In 2011, Chile was home to 42% of the world's astronomical infrastructure, consisting principally of telescopes. In 2015, it was estimated that Chile would contain more than 50% of the global astronomical infrastructure by 2030. In the Atacama Desert region of northern Chile, the skies are exceptionally clear and dry for more than 300 days of the year. These conditions have attracted the world's scientific community to develop highly ambitious astronomical projects in the Atacama Desert.

Chile's diverse and active astronomical community includes Chilean and international professionals, including astronomers, engineers, students, and teachers, as well as amateurs.

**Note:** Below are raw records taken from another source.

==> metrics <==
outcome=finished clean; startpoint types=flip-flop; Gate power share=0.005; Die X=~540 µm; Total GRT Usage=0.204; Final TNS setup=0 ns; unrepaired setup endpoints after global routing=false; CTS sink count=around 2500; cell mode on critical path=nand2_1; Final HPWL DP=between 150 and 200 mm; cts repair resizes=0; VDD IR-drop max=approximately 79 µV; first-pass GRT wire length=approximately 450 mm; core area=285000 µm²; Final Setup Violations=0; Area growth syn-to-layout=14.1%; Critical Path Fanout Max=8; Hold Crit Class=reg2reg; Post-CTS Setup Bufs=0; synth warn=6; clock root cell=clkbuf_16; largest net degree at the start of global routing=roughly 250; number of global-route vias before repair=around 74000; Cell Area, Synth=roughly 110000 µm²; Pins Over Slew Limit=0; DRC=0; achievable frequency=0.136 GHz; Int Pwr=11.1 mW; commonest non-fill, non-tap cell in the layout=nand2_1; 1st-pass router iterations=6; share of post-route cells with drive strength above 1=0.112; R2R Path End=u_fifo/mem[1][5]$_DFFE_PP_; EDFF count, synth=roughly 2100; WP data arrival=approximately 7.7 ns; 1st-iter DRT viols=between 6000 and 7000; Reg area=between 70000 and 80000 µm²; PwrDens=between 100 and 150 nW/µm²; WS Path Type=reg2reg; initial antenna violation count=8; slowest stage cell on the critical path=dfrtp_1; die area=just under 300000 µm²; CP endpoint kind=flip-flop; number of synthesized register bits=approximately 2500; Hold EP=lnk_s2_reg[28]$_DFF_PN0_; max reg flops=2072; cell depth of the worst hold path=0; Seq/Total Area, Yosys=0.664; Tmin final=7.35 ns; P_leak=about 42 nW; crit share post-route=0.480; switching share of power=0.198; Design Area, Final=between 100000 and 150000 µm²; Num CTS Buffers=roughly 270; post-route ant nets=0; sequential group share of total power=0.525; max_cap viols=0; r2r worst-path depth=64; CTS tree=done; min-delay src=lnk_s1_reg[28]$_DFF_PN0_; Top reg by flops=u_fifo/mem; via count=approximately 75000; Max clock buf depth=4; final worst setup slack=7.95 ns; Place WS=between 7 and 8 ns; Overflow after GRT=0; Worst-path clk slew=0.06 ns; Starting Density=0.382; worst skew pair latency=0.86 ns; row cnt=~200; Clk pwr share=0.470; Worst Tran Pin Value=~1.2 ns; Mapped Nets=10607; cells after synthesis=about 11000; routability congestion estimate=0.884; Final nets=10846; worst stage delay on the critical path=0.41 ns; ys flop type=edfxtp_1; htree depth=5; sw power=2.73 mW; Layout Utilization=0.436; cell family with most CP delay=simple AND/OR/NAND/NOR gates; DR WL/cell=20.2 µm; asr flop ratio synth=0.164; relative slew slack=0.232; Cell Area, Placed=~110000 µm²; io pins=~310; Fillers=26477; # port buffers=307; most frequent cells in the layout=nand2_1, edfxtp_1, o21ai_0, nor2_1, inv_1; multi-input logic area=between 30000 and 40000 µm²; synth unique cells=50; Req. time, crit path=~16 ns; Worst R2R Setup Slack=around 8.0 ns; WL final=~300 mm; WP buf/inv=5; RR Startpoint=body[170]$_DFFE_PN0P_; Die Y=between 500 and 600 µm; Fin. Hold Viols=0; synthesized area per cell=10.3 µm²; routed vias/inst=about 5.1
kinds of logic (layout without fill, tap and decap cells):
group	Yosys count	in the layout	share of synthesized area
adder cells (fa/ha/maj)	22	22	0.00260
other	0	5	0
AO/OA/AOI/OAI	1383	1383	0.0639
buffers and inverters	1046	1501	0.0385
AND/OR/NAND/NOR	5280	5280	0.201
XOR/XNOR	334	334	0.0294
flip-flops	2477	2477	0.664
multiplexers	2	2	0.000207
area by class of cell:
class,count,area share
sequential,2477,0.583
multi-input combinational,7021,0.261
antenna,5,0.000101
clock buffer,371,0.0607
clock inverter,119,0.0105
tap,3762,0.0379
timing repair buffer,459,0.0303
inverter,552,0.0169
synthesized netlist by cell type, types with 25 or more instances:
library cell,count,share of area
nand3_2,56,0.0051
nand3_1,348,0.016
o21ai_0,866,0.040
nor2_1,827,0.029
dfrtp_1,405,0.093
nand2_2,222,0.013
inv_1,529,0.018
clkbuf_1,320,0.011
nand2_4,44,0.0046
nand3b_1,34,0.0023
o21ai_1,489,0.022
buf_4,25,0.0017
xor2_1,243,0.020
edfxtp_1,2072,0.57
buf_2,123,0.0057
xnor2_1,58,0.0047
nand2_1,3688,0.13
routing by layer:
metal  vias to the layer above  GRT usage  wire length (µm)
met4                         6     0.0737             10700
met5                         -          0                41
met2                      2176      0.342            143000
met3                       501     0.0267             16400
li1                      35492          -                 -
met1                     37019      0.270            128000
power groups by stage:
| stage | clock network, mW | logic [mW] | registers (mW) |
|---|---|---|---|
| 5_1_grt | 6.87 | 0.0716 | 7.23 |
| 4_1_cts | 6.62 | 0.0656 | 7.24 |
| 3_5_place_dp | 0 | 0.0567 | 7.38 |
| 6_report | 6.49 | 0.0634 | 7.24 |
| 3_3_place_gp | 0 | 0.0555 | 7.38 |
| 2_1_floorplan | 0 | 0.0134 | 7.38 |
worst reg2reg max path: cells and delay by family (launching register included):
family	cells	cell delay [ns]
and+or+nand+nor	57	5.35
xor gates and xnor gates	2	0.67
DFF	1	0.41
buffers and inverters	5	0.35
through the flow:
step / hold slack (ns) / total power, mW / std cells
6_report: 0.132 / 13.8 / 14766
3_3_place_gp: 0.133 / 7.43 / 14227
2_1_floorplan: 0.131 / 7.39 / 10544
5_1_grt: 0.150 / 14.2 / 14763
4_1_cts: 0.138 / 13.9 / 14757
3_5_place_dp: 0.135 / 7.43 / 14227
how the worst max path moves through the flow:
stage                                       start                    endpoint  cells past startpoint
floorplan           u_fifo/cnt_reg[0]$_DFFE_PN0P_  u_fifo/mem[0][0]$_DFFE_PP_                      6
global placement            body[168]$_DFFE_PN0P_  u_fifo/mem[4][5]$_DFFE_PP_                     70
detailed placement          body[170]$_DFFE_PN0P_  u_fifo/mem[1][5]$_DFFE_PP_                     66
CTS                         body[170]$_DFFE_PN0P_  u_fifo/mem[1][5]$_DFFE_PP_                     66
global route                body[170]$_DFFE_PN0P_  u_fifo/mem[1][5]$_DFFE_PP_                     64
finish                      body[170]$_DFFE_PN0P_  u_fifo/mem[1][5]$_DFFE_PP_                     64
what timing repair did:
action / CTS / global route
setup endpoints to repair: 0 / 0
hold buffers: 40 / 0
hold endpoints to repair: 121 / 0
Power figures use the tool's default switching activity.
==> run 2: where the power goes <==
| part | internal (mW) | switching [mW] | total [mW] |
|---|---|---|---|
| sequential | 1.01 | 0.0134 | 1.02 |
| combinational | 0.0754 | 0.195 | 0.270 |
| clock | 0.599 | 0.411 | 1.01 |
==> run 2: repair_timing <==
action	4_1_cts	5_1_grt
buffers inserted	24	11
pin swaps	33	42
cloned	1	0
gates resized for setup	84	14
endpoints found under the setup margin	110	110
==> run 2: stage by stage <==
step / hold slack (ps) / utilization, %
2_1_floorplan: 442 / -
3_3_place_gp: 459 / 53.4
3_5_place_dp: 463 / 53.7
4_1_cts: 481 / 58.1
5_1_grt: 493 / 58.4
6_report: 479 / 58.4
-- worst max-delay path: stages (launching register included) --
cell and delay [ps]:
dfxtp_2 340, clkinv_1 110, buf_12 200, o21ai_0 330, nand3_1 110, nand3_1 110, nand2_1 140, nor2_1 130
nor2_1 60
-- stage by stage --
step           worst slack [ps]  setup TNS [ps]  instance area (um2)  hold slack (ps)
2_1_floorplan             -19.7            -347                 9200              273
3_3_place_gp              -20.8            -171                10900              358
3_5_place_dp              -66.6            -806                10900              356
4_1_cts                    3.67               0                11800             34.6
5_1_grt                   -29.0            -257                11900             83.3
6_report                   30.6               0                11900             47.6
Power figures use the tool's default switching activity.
<file path="src/rtl/mci_pkg.sv">
// Constants, types and register map for the mode report and idle timer block
package mci_pkg;

    // Clock and timer base
    localparam int CLK_FREQ_HZ = 50_000_000;
    localparam int CYCLES_PER_MS = CLK_FREQ_HZ / 1000;
    localparam int TIMER_UNIT_MS = 5;
    localparam int TIMER_UNIT_CYCLES = TIMER_UNIT_MS * CYCLES_PER_MS;
    localparam int DEFAULT_SLEEP_MS = 20;
    localparam int DEFAULT_SLEEP_UNITS = DEFAULT_SLEEP_MS / TIMER_UNIT_MS;
    localparam int CMD_BUSY_CYCLES = 2;

    // APB register map
    localparam int ADDR_W = 12;
    localparam logic [11:0] OFF_COMMAND = 12'h000;
    localparam logic [11:0] OFF_DRIVE_HEAD = 12'h004;
    localparam logic [11:0] OFF_XFER_COUNT = 12'h008;
    localparam logic [11:0] OFF_STATUS = 12'h00C;
    localparam logic [11:0] OFF_CONFIG = 12'h010;
    localparam logic [11:0] OFF_WORD88 = 12'h014;
    localparam logic [11:0] OFF_WORD160 = 12'h018;
    localparam logic [11:0] OFF_WORD163 = 12'h01C;
    localparam logic [11:0] OFF_WORD164 = 12'h020;

    // Opcodes of the idle command
    localparam logic [7:0] OP_IDLE_A = 8'h97;
    localparam logic [7:0] OP_IDLE_B = 8'hE3;

    // Status register bits
    localparam int ST_BUSY = 0;
    localparam int ST_INTRQ = 1;
    localparam int ST_IDLE = 2;
    localparam int ST_SLEEP = 3;
    localparam int ST_AUTOPD = 4;
    localparam int ST_IDLE_SEEN = 5;

    // Identification word fields
    localparam int W88_SUP_LSB = 0;
    localparam int W88_SEL_LSB = 8;
    localparam int W160_VLD_BIT = 15;
    localparam int W160_NOXP_BIT = 13;
    localparam int W160_XE_BIT = 12;
    localparam int W160_CUR_LSB = 0;
    localparam int W163_PIO_SUP_LSB = 0;
    localparam int W163_MDMA_SUP_LSB = 3;
    localparam int W163_PIO_SEL_LSB = 6;
    localparam int W163_MDMA_SEL_LSB = 9;
    localparam int W164_IO_LSB = 0;
    localparam int W164_MEM_LSB = 3;
    localparam int W164_IO_UDMA_LSB = 6;
    localparam int W164_MEM_UDMA_LSB = 9;
    localparam int W164_SEL_LSB = 12;
    localparam int W164_UDMA_BIT = 15;
    localparam logic [2:0] UDMA_MODE_LIMIT = 3'h6;

    // Mode selection kinds
    typedef enum logic [1:0] {
        MCI_DMA_NONE,
        MCI_DMA_UDMA,
        MCI_DMA_MDMA
    } mci_dma_kind_t;

    // Configuration register layout, bit 9 downward
    typedef struct packed {
        logic [2:0] pio_sel;
        logic [2:0] dma_mode;
        logic [1:0] dma_kind;
        logic l1_dis;
        logic true_ide;
    } mci_cfg_t;

    localparam logic [9:0] CFG_RESET = 10'h001;

    // Power states
    typedef enum logic [1:0] {
        MCI_PM_ACTIVE,
        MCI_PM_BUSY,
        MCI_PM_IDLE,
        MCI_PM_SLEEP
    } mci_pm_state_t;

endpackage

</file>
<file path="src/rtl/mci_mode_idle.sv">
// APB slave reporting transfer-mode words and running the idle power-down timer
//
// The APB slave port and the address map were left to the implementer.
`timescale 1ns/1ps

module mci_mode_idle #(
    parameter int TIMER_UNIT_CYC = mci_pkg::TIMER_UNIT_CYCLES,
    parameter int BUSY_CYC = mci_pkg::CMD_BUSY_CYCLES,
    parameter bit UDMA_SUPPORTED = 1'b1,
    parameter logic [2:0] UDMA_MAX = 3'h4,
    parameter logic [2:0] PIO_ADV_MAX = 3'h2,
    parameter logic [2:0] MDMA_ADV_MAX = 3'h2,
    parameter logic [2:0] PCC_IO_MODE = 3'h0,
    parameter logic [2:0] PCC_MEM_MODE = 3'h0,
    parameter bit PCC_UDMA_SUPPORTED = 1'b0,
    parameter logic [2:0] PCC_IO_UDMA_MAX = 3'h0,
    parameter logic [2:0] PCC_MEM_UDMA_MAX = 3'h0,
    parameter bit POWER_DESC_VALID = 1'b1,
    parameter bit NO_LEVEL1_CMDS = 1'b0,
    parameter logic [11:0] MAX_CURRENT_MA = 12'h064
) (
    // Clock and reset
    input wire logic pclk,
    input wire logic presetn,
    // APB slave
    input wire logic psel,
    input wire logic penable,
    input wire logic pwrite,
    input wire logic [11:0] paddr,
    input wire logic [31:0] pwdata,
    output logic [31:0] prdata,
    output logic pready,
    output logic pslverr,
    // Device status
    output logic busy_flag,
    output logic host_intrq,
    output logic idle_mode,
    output logic sleep_mode
);

    localparam int TW = $clog2(TIMER_UNIT_CYC + 1);
    localparam int BW = $clog2(BUSY_CYC + 1);

    ////////////////////////////////////////////////////////////////////////
    // Helpers

    function automatic logic [2:0] clamp_code(input logic [2:0] code, input logic [2:0] lim);
        clamp_code = (code <= lim) ? code : 3'h0;
    endfunction

    function automatic logic is_idle_op(input logic [7:0] op);
        is_idle_op = (op == mci_pkg::OP_IDLE_A) || (op == mci_pkg::OP_IDLE_B);
    endfunction

    function automatic logic is_mapped(input logic [11:0] a);
        unique case (a)
            mci_pkg::OFF_COMMAND, mci_pkg::OFF_DRIVE_HEAD, mci_pkg::OFF_XFER_COUNT,
            mci_pkg::OFF_STATUS, mci_pkg::OFF_CONFIG, mci_pkg::OFF_WORD88,
            mci_pkg::OFF_WORD160, mci_pkg::OFF_WORD163, mci_pkg::OFF_WORD164:
                is_mapped = 1'b1;
            default:
                is_mapped = 1'b0;
        endcase
    endfunction

    ////////////////////////////////////////////////////////////////////////
    // State

    mci_pkg::mci_cfg_t cfg_q, cfg_d;
    mci_pkg::mci_pm_state_t pm_q, pm_d;
    logic [7:0] drive_head_q, drive_head_d;
    logic [7:0] xfer_cnt_q, xfer_cnt_d;
    logic [7:0] cmd_cnt_q, cmd_cnt_d;
    logic [7:0] units_q, units_d;
    logic [7:0] units_left_q, units_left_d;
    logic [TW-1:0] tick_q, tick_d;
    logic [BW-1:0] busy_cnt_q, busy_cnt_d;
    logic intrq_q, intrq_d;
    logic autopd_q, autopd_d;
    logic idle_seen_q, idle_seen_d;
    logic [31:0] prdata_q, prdata_d;

    logic setup_ph, acc_wr, acc_rd, cmd_go;
    logic [15:0] word88, word160, word163, word164;
    logic [31:0] status_word;
    mci_pkg::mci_dma_kind_t kind;
    logic [6:0] udma_sup;

    assign setup_ph = psel && !penable;
    assign acc_wr = psel && penable && pwrite;
    assign acc_rd = psel && penable && !pwrite;
    assign kind = (cfg_q.dma_kind == mci_pkg::MCI_DMA_UDMA) ? mci_pkg::MCI_DMA_UDMA :
                  (cfg_q.dma_kind == mci_pkg::MCI_DMA_MDMA) ? mci_pkg::MCI_DMA_MDMA :
                  mci_pkg::MCI_DMA_NONE;

    ////////////////////////////////////////////////////////////////////////
    // Identification words

    always_comb begin
        for (int i = 0; i < 7; i++) begin
            udma_sup[i] = (3'(i) <= UDMA_MAX);
        end
        word88 = 16'h0000;
        if (cfg_q.true_ide && UDMA_SUPPORTED) begin
            word88[mci_pkg::W88_SUP_LSB +: 7] = udma_sup;
            if (kind == mci_pkg::MCI_DMA_UDMA && cfg_q.dma_mode <= UDMA_MAX) begin
                word88[mci_pkg::W88_SEL_LSB + int'(cfg_q.dma_mode)] = 1'b1;
            end
        end

        word160 = 16'h0000;
        word160[mci_pkg::W160_VLD_BIT] = POWER_DESC_VALID;
        word160[mci_pkg::W160_NOXP_BIT] = NO_LEVEL1_CMDS;
        word160[mci_pkg::W160_XE_BIT] = NO_LEVEL1_CMDS || cfg_q.l1_dis;
        word160[mci_pkg::W160_CUR_LSB +: 12] = MAX_CURRENT_MA;

        word163 = 16'h0000;
        word163[mci_pkg::W163_PIO_SUP_LSB +: 3] = PIO_ADV_MAX;
        word163[mci_pkg::W163_MDMA_SUP_LSB +: 3] = MDMA_ADV_MAX;
        word163[mci_pkg::W163_PIO_SEL_LSB +: 3] = clamp_code(cfg_q.pio_sel, PIO_ADV_MAX);
        if (kind == mci_pkg::MCI_DMA_MDMA) begin
            word163[mci_pkg::W163_MDMA_SEL_LSB +: 3] = clamp_code(cfg_q.dma_mode,
                                                                  MDMA_ADV_MAX);
        end

        word164 = 16'h0000;
        word164[mci_pkg::W164_IO_LSB +: 3] = PCC_IO_MODE;
        word164[mci_pkg::W164_MEM_LSB +: 3] = PCC_MEM_MODE;
        word164[mci_pkg::W164_UDMA_BIT] = PCC_UDMA_SUPPORTED;
        if (PCC_UDMA_SUPPORTED) begin
            word164[mci_pkg::W164_IO_UDMA_LSB +: 3] = PCC_IO_UDMA_MAX;
            word164[mci_pkg::W164_MEM_UDMA_LSB +: 3] = PCC_MEM_UDMA_MAX;
            if (kind == mci_pkg::MCI_DMA_UDMA) begin
                word164[mci_pkg::W164_SEL_LSB +: 3] = clamp_code(cfg_q.dma_mode,
                                                                 mci_pkg::UDMA_MODE_LIMIT);
            end
        end

    end

    ////////////////////////////////////////////////////////////////////////
    // Status word

    always_comb begin
        status_word = 32'h0000_0000;
        status_word[mci_pkg::ST_BUSY] = (pm_q == mci_pkg::MCI_PM_BUSY);
        status_word[mci_pkg::ST_INTRQ] = intrq_q;
        status_word[mci_pkg::ST_IDLE] = (pm_q == mci_pkg::MCI_PM_IDLE);
        status_word[mci_pkg::ST_SLEEP] = (pm_q == mci_pkg::MCI_PM_SLEEP);
        status_word[mci_pkg::ST_AUTOPD] = autopd_q;
        status_word[mci_pkg::ST_IDLE_SEEN] = idle_seen_q;
    end

    ////////////////////////////////////////////////////////////////////////
    // Register file next state

    always_comb begin
        cfg_d = cfg_q;
        drive_head_d = drive_head_q;
        xfer_cnt_d = xfer_cnt_q;
        prdata_d = prdata_q;

        // Read data captured in the setup phase
        if (setup_ph && !pwrite) begin
            unique case (paddr)
                mci_pkg::OFF_DRIVE_HEAD: prdata_d = {24'h00_0000, drive_head_q};
                mci_pkg::OFF_XFER_COUNT: prdata_d = {24'h00_0000, xfer_cnt_q};
                mci_pkg::OFF_STATUS: prdata_d = status_word;
                mci_pkg::OFF_CONFIG: prdata_d = {22'h00_0000, cfg_q};
                mci_pkg::OFF_WORD88: prdata_d = {16'h0000, word88};
                mci_pkg::OFF_WORD160: prdata_d = {16'h0000, word160};
                mci_pkg::OFF_WORD163: prdata_d = {16'h0000, word163};
                mci_pkg::OFF_WORD164: prdata_d = {16'h0000, word164};
                default: prdata_d = 32'h0000_0000;
            endcase
        end

        // Register writes, task file locked while busy
        if (acc_wr && pm_q != mci_pkg::MCI_PM_BUSY) begin
            unique case (paddr)
                mci_pkg::OFF_DRIVE_HEAD: drive_head_d = pwdata[7:0];
                mci_pkg::OFF_XFER_COUNT: xfer_cnt_d = pwdata[7:0];
                mci_pkg::OFF_CONFIG: cfg_d = pwdata[9:0];
                default: ;
            endcase
        end
    end

    ////////////////////////////////////////////////////////////////////////
    // Command and power next state

    assign cmd_go = acc_wr && (pm_q != mci_pkg::MCI_PM_BUSY) &&
                    (paddr == mci_pkg::OFF_COMMAND) && is_idle_op(pwdata[7:0]);

    always_comb begin
        pm_d = pm_q;
        cmd_cnt_d = cmd_cnt_q;
        units_d = units_q;
        units_left_d = units_left_q;
        tick_d = tick_q;
        busy_cnt_d = busy_cnt_q;
        intrq_d = intrq_q;
        autopd_d = autopd_q;
        idle_seen_d = idle_seen_q;

        // Status read acknowledges the interrupt
        if (acc_rd && paddr == mci_pkg::OFF_STATUS) begin
            intrq_d = 1'b0;
        end

        // Power state and timer
        unique case (pm_q)
            mci_pkg::MCI_PM_BUSY: begin
                tick_d = '0;
                if (busy_cnt_q == '0) begin
                    pm_d = mci_pkg::MCI_PM_IDLE;
                    intrq_d = 1'b1;
                    idle_seen_d = 1'b1;
                    if (cmd_cnt_q != 8'h00) begin
                        autopd_d = 1'b1;
                        units_d = cmd_cnt_q;
                        units_left_d = cmd_cnt_q;
                    end else begin
                        autopd_d = 1'b0;
                    end
                end else begin
                    busy_cnt_d = busy_cnt_q - BW'(1);
                end
            end
            mci_pkg::MCI_PM_SLEEP: begin
                tick_d = '0;
                if (setup_ph) begin
                    pm_d = mci_pkg::MCI_PM_ACTIVE;
                    units_left_d = units_q;
                end
            end
            mci_pkg::MCI_PM_ACTIVE, mci_pkg::MCI_PM_IDLE: begin
                if (setup_ph || !autopd_q) begin
                    tick_d = '0;
                    units_left_d = units_q;
                end else if (tick_q == TW'(TIMER_UNIT_CYC - 1)) begin
                    tick_d = '0;
                    if (units_left_q <= 8'h01) begin
                        pm_d = mci_pkg::MCI_PM_SLEEP;
                    end else begin
                        units_left_d = units_left_q - 8'h01;
                    end
                end else begin
                    tick_d = tick_q + TW'(1);
                end
            end
        endcase

        // Idle opcode accepted, wins over a same-cycle timer expiry
        if (cmd_go) begin
            pm_d = mci_pkg::MCI_PM_BUSY;
            cmd_cnt_d = xfer_cnt_q;
            busy_cnt_d = BW'(BUSY_CYC - 1);
        end
    end

    ////////////////////////////////////////////////////////////////////////
    // Registers

    always_ff @(posedge pclk or negedge presetn) begin
        if (!presetn) begin
            cfg_q <= mci_pkg::CFG_RESET;
            drive_head_q <= 8'h00;
            xfer_cnt_q <= 8'h00;
            prdata_q <= 32'h0000_0000;
        end else begin
            cfg_q <= cfg_d;
            drive_head_q <= drive_head_d;
            xfer_cnt_q <= xfer_cnt_d;
            prdata_q <= prdata_d;
        end
    end

    always_ff @(posedge pclk or negedge presetn) begin
        if (!presetn) begin
            pm_q <= mci_pkg::MCI_PM_ACTIVE;
            cmd_cnt_q <= 8'h00;
            units_q <= 8'(mci_pkg::DEFAULT_SLEEP_UNITS);
            units_left_q <= 8'(mci_pkg::DEFAULT_SLEEP_UNITS);
            tick_q <= '0;
            busy_cnt_q <= '0;
            intrq_q <= 1'b0;
            autopd_q <= 1'b1;
            idle_seen_q <= 1'b0;
        end else begin
            pm_q <= pm_d;
            cmd_cnt_q <= cmd_cnt_d;
            units_q <= units_d;
            units_left_q <= units_left_d;
            tick_q <= tick_d;
            busy_cnt_q <= busy_cnt_d;
            intrq_q <= intrq_d;
            autopd_q <= autopd_d;
            idle_seen_q <= idle_seen_d;
        end
    end

    ////////////////////////////////////////////////////////////////////////
    // Outputs

    assign prdata = prdata_q;
    assign pready = 1'b1;
    assign pslverr = psel && penable && !is_mapped(paddr);
    assign busy_flag = (pm_q == mci_pkg::MCI_PM_BUSY);
    assign host_intrq = intrq_q;
    assign idle_mode = (pm_q == mci_pkg::MCI_PM_IDLE);
    assign sleep_mode = (pm_q == mci_pkg::MCI_PM_SLEEP);

endmodule

</file>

The first documented report of an astronomical measurement carried out in Chile was the observation of a lunar eclipse by the soldier Pedro Cuadrado Chavino in June 1582. He used a classic Greek method to establish the latitude of the city of Valdivia based on measurements during the eclipse. Three centuries thereafter, in 1849 under the government of Manuel Bulnes, a scientific mission organized by the U.S. Navy that was led by James Melville Gilliss arrived in Chile to observe Venus and Mars to determine the distance between the Earth and the Sun. Gilliss' mission established the first astronomical observatory in the Cerro Santa Lucia (Santiago). Three years thereafter, in 1852, the facilities comprising that observatory were transferred to Chile and the National Astronomical Observatory was born.
During the second half of the 20th century, observatories owned and operated by organizations in the U.S. and Europe were constructed in various locations in the north of the country: La Silla, Cerro Tololo, Las Campanas and later Cerro Paranal, Cerro Pachon and Chajnantor.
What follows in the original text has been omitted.